- Addition of the anti CD38 antibody isatuximab to pomalidomide and low-dose dexamethasone significantly improved progression-free survival (PFS) in patients with relapsed/refractory multiple myeloma (RRMM).
Why this matters
- Therapies to improve survival in RRMM patients are an unmet medical need.
- Isatuximab/pomalidomide/low-dose dexamethasone (IsaPd) is a new treatment option for the management of RRMM.
- The phase 3 ICARIA-MM trial enrolled 307 patients with RRMM who received ≥2 prior lines (including lenalidomide and a proteasome inhibitor) refractory to last therapy.
- Patients were randomly assigned (1:1) to receive IsaPd or pomalidomide/low-dose dexamethasone (Pd) until disease progression or unacceptable toxicity.
- The primary endpoint was PFS; the secondary endpoints were overall response rate (ORR) and overall survival (OS).
- Fewer discontinuations were registered in the IsaPd arm vs the Pd arm (87/154 vs 114/153).
- At median follow-up of 11.6 months, median PFS was 11.5 months in the IsaPd arm and 6.5 months in the Pd arm (HR 0.596; P=0.001).
- PFS benefit obtained with IsaPd was consistent across all major subgroups.
- Addition of isatuximab to Pd resulted in a significant improvement in ORR (60.4% vs 35.3%, P
- With median not reached in either arm, a trend to OS improvement was observed in the IsaPd arm (HR 0.687), however OS data are immature.
- Despite more grade ≥3 treatment emergent adverse events (86.8% vs 70.5%), addition of isatuximab to Pd did not increase mortality (7.9% vs 9.4%) or events leading to discontinuation (7.2% vs 12.8%).
- Anaemia and thrombocytopenia were similar in both arms, grade 4 neutropenia was more frequent in the IsaPd arm.

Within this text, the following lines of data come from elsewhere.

File: src/rtl/dircc_rx_pkg.sv
`default_nettype none
// ============================================================================
//  Package     : dircc_rx_pkg
//  Description : Shared types and constants for the DIRCC node receive-slot
//                writer: FSM state encoding, header bit layout, and the
//                processing-memory address width.
//  Revision    : 1.0 - initial release
// ============================================================================
package dircc_rx_pkg;

  // Receive FSM states
  typedef enum logic [1:0] {
    ST_IDLE = 2'd0,
    ST_DATA = 2'd1,
    ST_DROP = 2'd2,
    ST_HDR  = 2'd3
  } rx_state_t;

  // Header word layout: {trunc, len[14:0]}
  localparam int TRUNC_BIT = 15;
  localparam int LEN_MSB   = 14;

  // Word-address width of the processing-memory port
  localparam int MEM_AW    = 14;

endpackage : dircc_rx_pkg
`default_nettype wire

File: src/rtl/dircc_rx_slot_ring.sv
`default_nettype none
// ============================================================================
//  Module      : dircc_rx_slot_ring
//  Description : Slot bookkeeping for the receive ring. Tracks the slot being
//                filled (wr_slot), the oldest unreleased slot (rd_slot) and
//                the number of committed, unreleased slots (pending).
//                A release with nothing pending is ignored; a simultaneous
//                commit and release leaves pending unchanged.
//  Revision    : 1.0 - initial release
// ============================================================================
module dircc_rx_slot_ring #(
  parameter int NUM_SLOTS = 8
) (
  input  logic       clk,
  input  logic       reset_n,
  input  logic       i_commit,
  input  logic       i_release,
  output logic [7:0] o_wr_slot,
  output logic [7:0] o_rd_slot,
  output logic [7:0] o_pending
);

  localparam logic [7:0] c_last_slot = 8'(NUM_SLOTS - 1);

  logic [7:0] r_wr_slot;
  logic [7:0] r_rd_slot;
  logic [7:0] r_pending;
  logic       w_rel_ok;

  assign w_rel_ok = i_release && (r_pending != 8'd0);

  // Pointer wrap and pending count arithmetic
  always_ff @(posedge clk or negedge reset_n) begin
    if (!reset_n) begin
      r_wr_slot <= 8'd0;
      r_rd_slot <= 8'd0;
      r_pending <= 8'd0;
    end else begin
      if (i_commit) begin
        r_wr_slot <= (r_wr_slot == c_last_slot) ? 8'd0 : r_wr_slot + 8'd1;
      end
      if (w_rel_ok) begin
        r_rd_slot <= (r_rd_slot == c_last_slot) ? 8'd0 : r_rd_slot + 8'd1;
      end
      if (i_commit && !w_rel_ok) begin
        r_pending <= r_pending + 8'd1;
      end else if (!i_commit && w_rel_ok) begin
        r_pending <= r_pending - 8'd1;
      end
    end
  end

  assign o_wr_slot = r_wr_slot;
  assign o_rd_slot = r_rd_slot;
  assign o_pending = r_pending;

endmodule : dircc_rx_slot_ring
`default_nettype wire

File: src/rtl/dircc_node_rx_slot_writer.sv
`default_nettype none
// ============================================================================
//  Module      : dircc_node_rx_slot_writer
//  Description : Receives Avalon-ST messages from the NoC and writes each one
//                into the next free slot of a ring in 16-bit processing
//                memory. Payload goes to base+1.., then a header word
//                {trunc, len} is written at base+0 and the slot is committed.
//                Over-long messages are truncated and flag overflow.
//  Options     : DIRCC_RX_IRQ_EN - when defined, irq is a registered
//                (pending != 0); otherwise irq is tied low.
//  Revision    : 1.0 - initial release
// ============================================================================
module dircc_node_rx_slot_writer
  import dircc_rx_pkg::*;
#(
  parameter int BASE_WORD  = 0,
  parameter int NUM_SLOTS  = 8,
  parameter int SLOT_WORDS = 32
) (
  input  logic              clk,
  input  logic              reset_n,
  input  logic              snk_valid,
  output logic              snk_ready,
  input  logic              snk_sop,
  input  logic              snk_eop,
  input  logic [15:0]       snk_data,
  output logic [MEM_AW-1:0] mem_address,
  output logic              mem_chipselect,
  output logic              mem_write,
  output logic [1:0]        mem_byteenable,
  output logic              mem_clken,
  output logic [15:0]       mem_writedata,
  input  logic              rel_pulse,
  input  logic              ovf_clr,
  output logic [7:0]        pending,
  output logic [7:0]        wr_slot,
  output logic [7:0]        rd_slot,
  output logic              overflow,
  output logic              irq
);

  if (BASE_WORD + NUM_SLOTS * SLOT_WORDS > 16384) begin : g_range_check
    $error("dircc_node_rx_slot_writer: receive ring exceeds processing memory");
  end

  rx_state_t         r_state;
  rx_state_t         w_state_nxt;
  logic              w_ready;
  logic              w_accept;
  logic              w_last_data;
  logic              w_commit;
  logic              w_trunc_evt;
  logic [14:0]       r_len;
  logic              r_trunc;
  logic              r_overflow;
  logic              r_mem_wr;
  logic [MEM_AW-1:0] r_mem_addr;
  logic [15:0]       r_mem_data;
  logic              w_wr_en;
  logic [MEM_AW-1:0] w_wr_addr;
  logic [15:0]       w_wr_data;
  logic [MEM_AW-1:0] w_base;
  logic [15:0]       w_hdr;
  logic [7:0]        w_wr_slot;
  logic [7:0]        w_rd_slot;
  logic [7:0]        w_pending;

  assign w_base      = MEM_AW'(BASE_WORD + int'(w_wr_slot) * SLOT_WORDS);
  assign snk_ready   = w_ready & reset_n;
  assign w_accept    = snk_valid & snk_ready;
  assign w_last_data = (r_len == 15'(SLOT_WORDS - 2));
  assign w_commit    = (r_state == ST_HDR);
  assign w_trunc_evt = (r_state == ST_DATA) && w_accept && !snk_eop && w_last_data;

  // Header word assembled from the recorded length and truncation flag
  always_comb begin
    w_hdr              = '0;
    w_hdr[TRUNC_BIT]   = r_trunc;
    w_hdr[LEN_MSB:0]   = r_len;
  end

  // FSM state register
  always_ff @(posedge clk or negedge reset_n) begin
    if (!reset_n) begin
      r_state <= ST_IDLE;
    end else begin
      r_state <= w_state_nxt;
    end
  end

  // FSM next-state logic
  always_comb begin
    w_state_nxt = r_state;
    case (r_state)
      ST_IDLE: if (w_accept && snk_sop) w_state_nxt = snk_eop ? ST_HDR : ST_DATA;
      ST_DATA: begin
        if (w_accept) begin
          if (snk_eop)          w_state_nxt = ST_HDR;
          else if (w_last_data) w_state_nxt = ST_DROP;
        end
      end
      ST_DROP: if (w_accept && snk_eop) w_state_nxt = ST_HDR;
      ST_HDR:  w_state_nxt = ST_IDLE;
      default: w_state_nxt = ST_IDLE;
    endcase
  end

  // FSM outputs: sink back-pressure (IDLE waits for a free slot, HDR stalls)
  always_comb begin
    w_ready = 1'b0;
    case (r_state)
      ST_IDLE: w_ready = (int'(w_pending) < NUM_SLOTS);
      ST_DATA: w_ready = 1'b1;
      ST_DROP: w_ready = 1'b1;
      default: w_ready = 1'b0;
    endcase
  end

  // Write request for this cycle; it is registered onto the memory port
  always_comb begin
    w_wr_en   = 1'b0;
    w_wr_addr = w_base;
    w_wr_data = snk_data;
    case (r_state)
      ST_IDLE: begin
        if (w_accept && snk_sop) begin
          w_wr_en   = 1'b1;
          w_wr_addr = w_base + MEM_AW'(1);
        end
      end
      ST_DATA: begin
        if (w_accept) begin
          w_wr_en   = 1'b1;
          w_wr_addr = w_base + MEM_AW'(1) + r_len[MEM_AW-1:0];
        end
      end
      ST_HDR: begin
        w_wr_en   = 1'b1;
        w_wr_data = w_hdr;
      end
      default: ;
    endcase
  end

  // Registered memory strobes, length/truncation tracking and overflow flag
  always_ff @(posedge clk or negedge reset_n) begin
    if (!reset_n) begin
      r_mem_wr   <= 1'b0;
      r_mem_addr <= '0;
      r_mem_data <= '0;
      r_len      <= '0;
      r_trunc    <= 1'b0;
      r_overflow <= 1'b0;
    end else begin
      r_mem_wr <= w_wr_en;
      if (w_wr_en) begin
        r_mem_addr <= w_wr_addr;
        r_mem_data <= w_wr_data;
      end
      if ((r_state == ST_IDLE) && w_accept && snk_sop) begin
        r_len   <= 15'd1;
        r_trunc <= 1'b0;
      end else if ((r_state == ST_DATA) && w_accept) begin
        r_len <= r_len + 15'd1;
        if (w_trunc_evt) r_trunc <= 1'b1;
      end
      if (w_trunc_evt)  r_overflow <= 1'b1;
      else if (ovf_clr) r_overflow <= 1'b0;
    end
  end

  dircc_rx_slot_ring #(
    .NUM_SLOTS (NUM_SLOTS)
  ) u_ring (
    .clk       (clk),
    .reset_n   (reset_n),
    .i_commit  (w_commit),
    .i_release (rel_pulse),
    .o_wr_slot (w_wr_slot),
    .o_rd_slot (w_rd_slot),
    .o_pending (w_pending)
  );

`ifdef DIRCC_RX_IRQ_EN
  logic r_irq;

  // Interrupt follows pending != 0 with one cycle of latency
  always_ff @(posedge clk or negedge reset_n) begin
    if (!reset_n) r_irq <= 1'b0;
    else          r_irq <= (w_pending != 8'd0);
  end

  assign irq = r_irq;
`else
  assign irq = 1'b0;
`endif

  assign mem_address    = r_mem_addr;
  assign mem_chipselect = r_mem_wr;
  assign mem_write      = r_mem_wr;
  assign mem_byteenable = 2'b11;
  assign mem_clken      = 1'b1;
  assign mem_writedata  = r_mem_data;
  assign pending        = w_pending;
  assign wr_slot        = w_wr_slot;
  assign rd_slot        = w_rd_slot;
  assign overflow       = r_overflow;

endmodule : dircc_node_rx_slot_writer
`default_nettype wire

File: config.mk
export PLATFORM = sky130hd
export DESIGN_NAME = dircc_node_rx_slot_writer
export DESIGN_NICKNAME = d
export VERILOG_FILES = /design/src/rtl/dircc_rx_pkg.sv /design/src/rtl/dircc_rx_slot_ring.sv /design/src/rtl/dircc_node_rx_slot_writer.sv
export SDC_FILE = /design/constraint.sdc
export NUM_CORES = 1
export LEC_CHECK = 0
export BUFFER_PORTS_ARGS = -buffer_cell sky130_fd_sc_hd__buf_2
export CAP_MARGIN = 10
export CORE_MARGIN = 2
export CORE_UTILIZATION = 56
export DETAILED_ROUTE_END_ITERATION = 12
export PLACE_DENSITY = 0.86
export SLEW_MARGIN = 20
export SYNTH_ARGS = -nofsm -noshare
export SYNTH_HDL_FRONTEND = slang
export SYNTH_SLANG_ARGS = --single-unit
export TNS_END_PERCENT = 10
File: constraint.sdc
create_clock -name clk -period 4.4 [get_ports clk]
set_clock_uncertainty 0.05 [all_clocks]
set_input_delay 0 -clock clk [delete_from_list [all_inputs] [get_ports clk]]
set_output_delay 0 -clock clk [all_outputs]
set_load 0.02 [all_outputs]
==> results_dict.tcl <==
set metrics [dict create \
    die_area_um2 8560 \
    reg2reg_depth 11 \
    startpoint "u_ring.o_pending[3]$_DFFE_PN0P_" \
    path_clk_slew_ps 80 \
    synth.most_common_cell "dfrtp_1" \
    synth-seq-area-share_pct 42.20 \
    endpoint_kind "flop" \
    power_w 0.003727 \
    critPathLaunchType "flop" \
    ys_ff_latch 74 \
    grt_pass1_vias 3773 \
    wl_per_cell_um 16.52 \
    fin_crit_ps 3796 \
    finalSetupTns_ps 0 \
    ios 85 \
    synth-edff-count 0 \
    area_delta_synth_final_pct 19.99 \
    cap_viol_max_count 0 \
    fin_crit_sh_pct 86.27 \
    dr.pass1.iters 5 \
    final-setup-viol-count 0 \
    fmax_mhz 263.5 \
    grt_max_degree 73 \
    cts_root_buf "clkbuf_8" \
    row_count 32 \
    syn_avg_cell_area_um2 9.498 \
    syn_inst 462 \
    drtIter0Drc 317 \
    synthTopCellsByCount "dfrtp_1, nor2_1, a21oi_1, nand2_1, xnor2_1" \
    powerDensity_nw_per_um2 707.9 \
    wirelength_mm 10.96 \
    leakage_nw 2.457 \
    fin_nets 605 \
    worstMarginPinSlew_ps 1099 \
    antenna_found_initial 0 \
    synth-main-ff-cell "dfrtp_1" \
    yosysWarnings 0 \
    placed_cells 625 \
    relSlewSlack_pct 26.48 \
    hp-class "in -> reg" \
    track_usage_pct 27.01 \
    numCtsBuffers 9 \
    cts_sinks 74 \
    insertedDiodeCount 0 \
    r2r_end "u_ring.o_pending[7]$_DFFE_PN0P_" \
    routabilityCongestion 0.9214 \
    fillers 608 \
    tritoncts "built" \
    place_hpwl_mm 7.676 \
    regArea_um2 1852 \
    multi_input_area_um2 2382 \
    antenna_left 0 \
    final_cells 663 \
    start_util_pct 57.38 \
    cp.arrival_ps 4020 \
    clock_path_buffers 2 \
    drv_slew 0 \
    drc 0 \
    clock_latency_ps 350 \
    core_um2 7647 \
    hold_viol 0 \
    drive_above_1_share_pct 19.79 \
    cp.required_ps 4620 \
    critical_path_class "reg -> reg" \
    yosys.area.top_type_share_pct 42.20 \
    crit-reg2reg-launch "u_ring.o_pending[3]$_DFFE_PN0P_" \
    grt_pass1_wl_mm 18.44 \
    vias_per_cell 5.913 \
    cts_hold_buf 22 \
    die_x_um 92.52 \
    cts_setup_buffers 0 \
    async_flop_share_pct 100.0 \
    synth.area.top_cells "dfrtp_1, ha_1, xnor2_1" \
    synth_top_area_cell "dfrtp_1" \
    gr-total-overflow 0 \
    crit_path_end "u_ring.o_pending[7]$_DFFE_PN0P_" \
    die_h_um 92.52 \
    crit_path_max_fanout 9 \
    num_vias 3920 \
    status "complete, no violations" \
    irDropWorstVdd_mv 0.5805 \
    portBuffers 80 \
    htreeDepth 3 \
    cts_resized 0 \
    r2r_slack_ps 600 \
    synth.distinct_cells 57 \
    rsz0062_at_grt "no" \
    netlist_area_um2 4388 \
]
==> flip-flops by register name (all words and copies together) (netlist names) <==
register,flops
u_ring.o_pending,8
mem_writedata,16
u_ring.o_wr_slot,8
r_len,15
u_ring.o_rd_slot,8
r_trunc,1
r_state,2
overflow,1
mem_chipselect,1
mem_address,14
==> routing by layer <==
metal	track usage (%)	vias up	routed length (um)
li1	-	1855	-
met4	9.080	0	228
met3	4.312	20	546
met2	44.34	134	5366
met5	0	-	0
met1	36.71	1911	4814
==> per-stage QoR <==
step	worst slack (ps)	util [%]	instance area, um^2	hold WS (ps)
2_1_floorplan	937.2	-	4395	-345.6
3_3_place_gp	830.2	63.33	4843	-231.2
3_5_place_dp	732.2	63.33	4843	-232.2
4_1_cts	650.8	68.85	5265	27.43
5_1_grt	419.7	68.85	5265	49.32
6_report	604.3	68.85	5265	24.50
==> worst min-delay path by stage <==
stage / start / to / slack [ps] / cells after the start
global route: rel_pulse / u_ring.o_rd_slot[1]$_DFFE_PN0P_ / 50 / 4
floorplan: reset_n / mem_address[0]$_DFFE_PN0P_ / -350 / 0
global placement: reset_n / r_len[10]$_DFFE_PN0P_ / -230 / 1
detailed placement: reset_n / r_len[10]$_DFFE_PN0P_ / -230 / 1
finish: rel_pulse / u_ring.o_rd_slot[1]$_DFFE_PN0P_ / 20 / 4
CTS: rel_pulse / u_ring.o_rd_slot[1]$_DFFE_PN0P_ / 30 / 4
==> critical path, cell delays in order, from the launching register on <==
cell and delay [ps]:
dfrtp_1 460, or4_1 550, o31a_1 370, inv_2 120, ha_1 250, inv_1 200
ha_1 360, a211oi_1 270, o21bai_1 160, a2111o_1 470, a2111o_1 380, o211ai_1 80
==> cell type report <==
class | instances | share of cell area, %
Sequential cell | 74 | 35.17
Clock inverter | 7 | 1.473
Clock buffer | 9 | 2.353
Tap cell | 102 | 2.424
Multi-Input combinational cell | 352 | 45.25
Timing Repair Buffer | 106 | 12.40
Inverter | 13 | 0.9268
==> kinds of logic (layout without fill, tap and decap cells) <==
logic type	Yosys count	count (layout)	share of synthesized area (%)
XOR/XNOR	36	36	7.186
AO/OA/AOI/OAI	96	96	14.34
AND/OR/NAND/NOR	166	166	19.28
other	2	4	0.1712
adder cells (fa/ha/maj)	26	26	7.585
flip-flops	74	74	42.20
multiplexers	24	24	5.560
buffers and inverters	38	135	3.678
==> placed cells by master, fill, tap and decap left out, types with 2 or more instances in the layout <==
| cell type | synthesis | final |
|---|---|---|
| buf_2 | 0 | 79 |
| dfrtp_1 | 74 | 74 |
| nor2_1 | 55 | 55 |
| a21oi_1 | 29 | 29 |
| nand2_1 | 29 | 29 |
| xnor2_1 | 27 | 27 |
| ha_1 | 25 | 25 |
| dlygate4sd3_1 | 0 | 22 |
| mux2i_1 | 21 | 21 |
| nand3_1 | 16 | 16 |
| o21ai_0 | 16 | 16 |
| nor3_1 | 12 | 12 |
| inv_1 | 11 | 11 |
| nor4_1 | 11 | 11 |
| a21o_1 | 10 | 10 |
| nand4_1 | 10 | 10 |
| or3_1 | 9 | 9 |
| a31oi_1 | 9 | 9 |
| xor2_1 | 9 | 9 |
| clkbuf_8 | 0 | 9 |
| or4_1 | 5 | 5 |
| buf_4 | 5 | 5 |
| nor3b_1 | 4 | 4 |
| conb_1 | 2 | 4 |
| a211oi_1 | 3 | 3 |
| o211ai_1 | 3 | 3 |
| a221oi_1 | 3 | 3 |
| o21bai_1 | 3 | 3 |
| a22o_1 | 3 | 3 |
| a2111o_1 | 3 | 3 |
| mux2_2 | 3 | 3 |
| clkinv_4 | 0 | 3 |
| inv_2 | 2 | 2 |
| or2_2 | 2 | 2 |
| and3_1 | 2 | 2 |
| o2111ai_1 | 2 | 2 |
| nor4b_1 | 2 | 2 |
==> power breakdown <==
group	leakage [nW]	internal, W	switching [W]
Combinational	1.43	0.000772	0.00124
Sequential	0.930	0.000923	0.000252
Clock	0.0998	0.000266	0.000273
Total	2.46	0.00196	0.00177
Power figures use the tool's default switching activity.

“Progression free survival with IsaPd is the longest observed to date in this patient population. Importantly, the safety profile was generally manageable with appropriate supportive care and maintained patient quality of life.” Paul G. Richardson, Dana-Farber Cancer Institute, Harvard Medical School, Boston (MA, USA), primary investigator of the ICARIA-MM trial.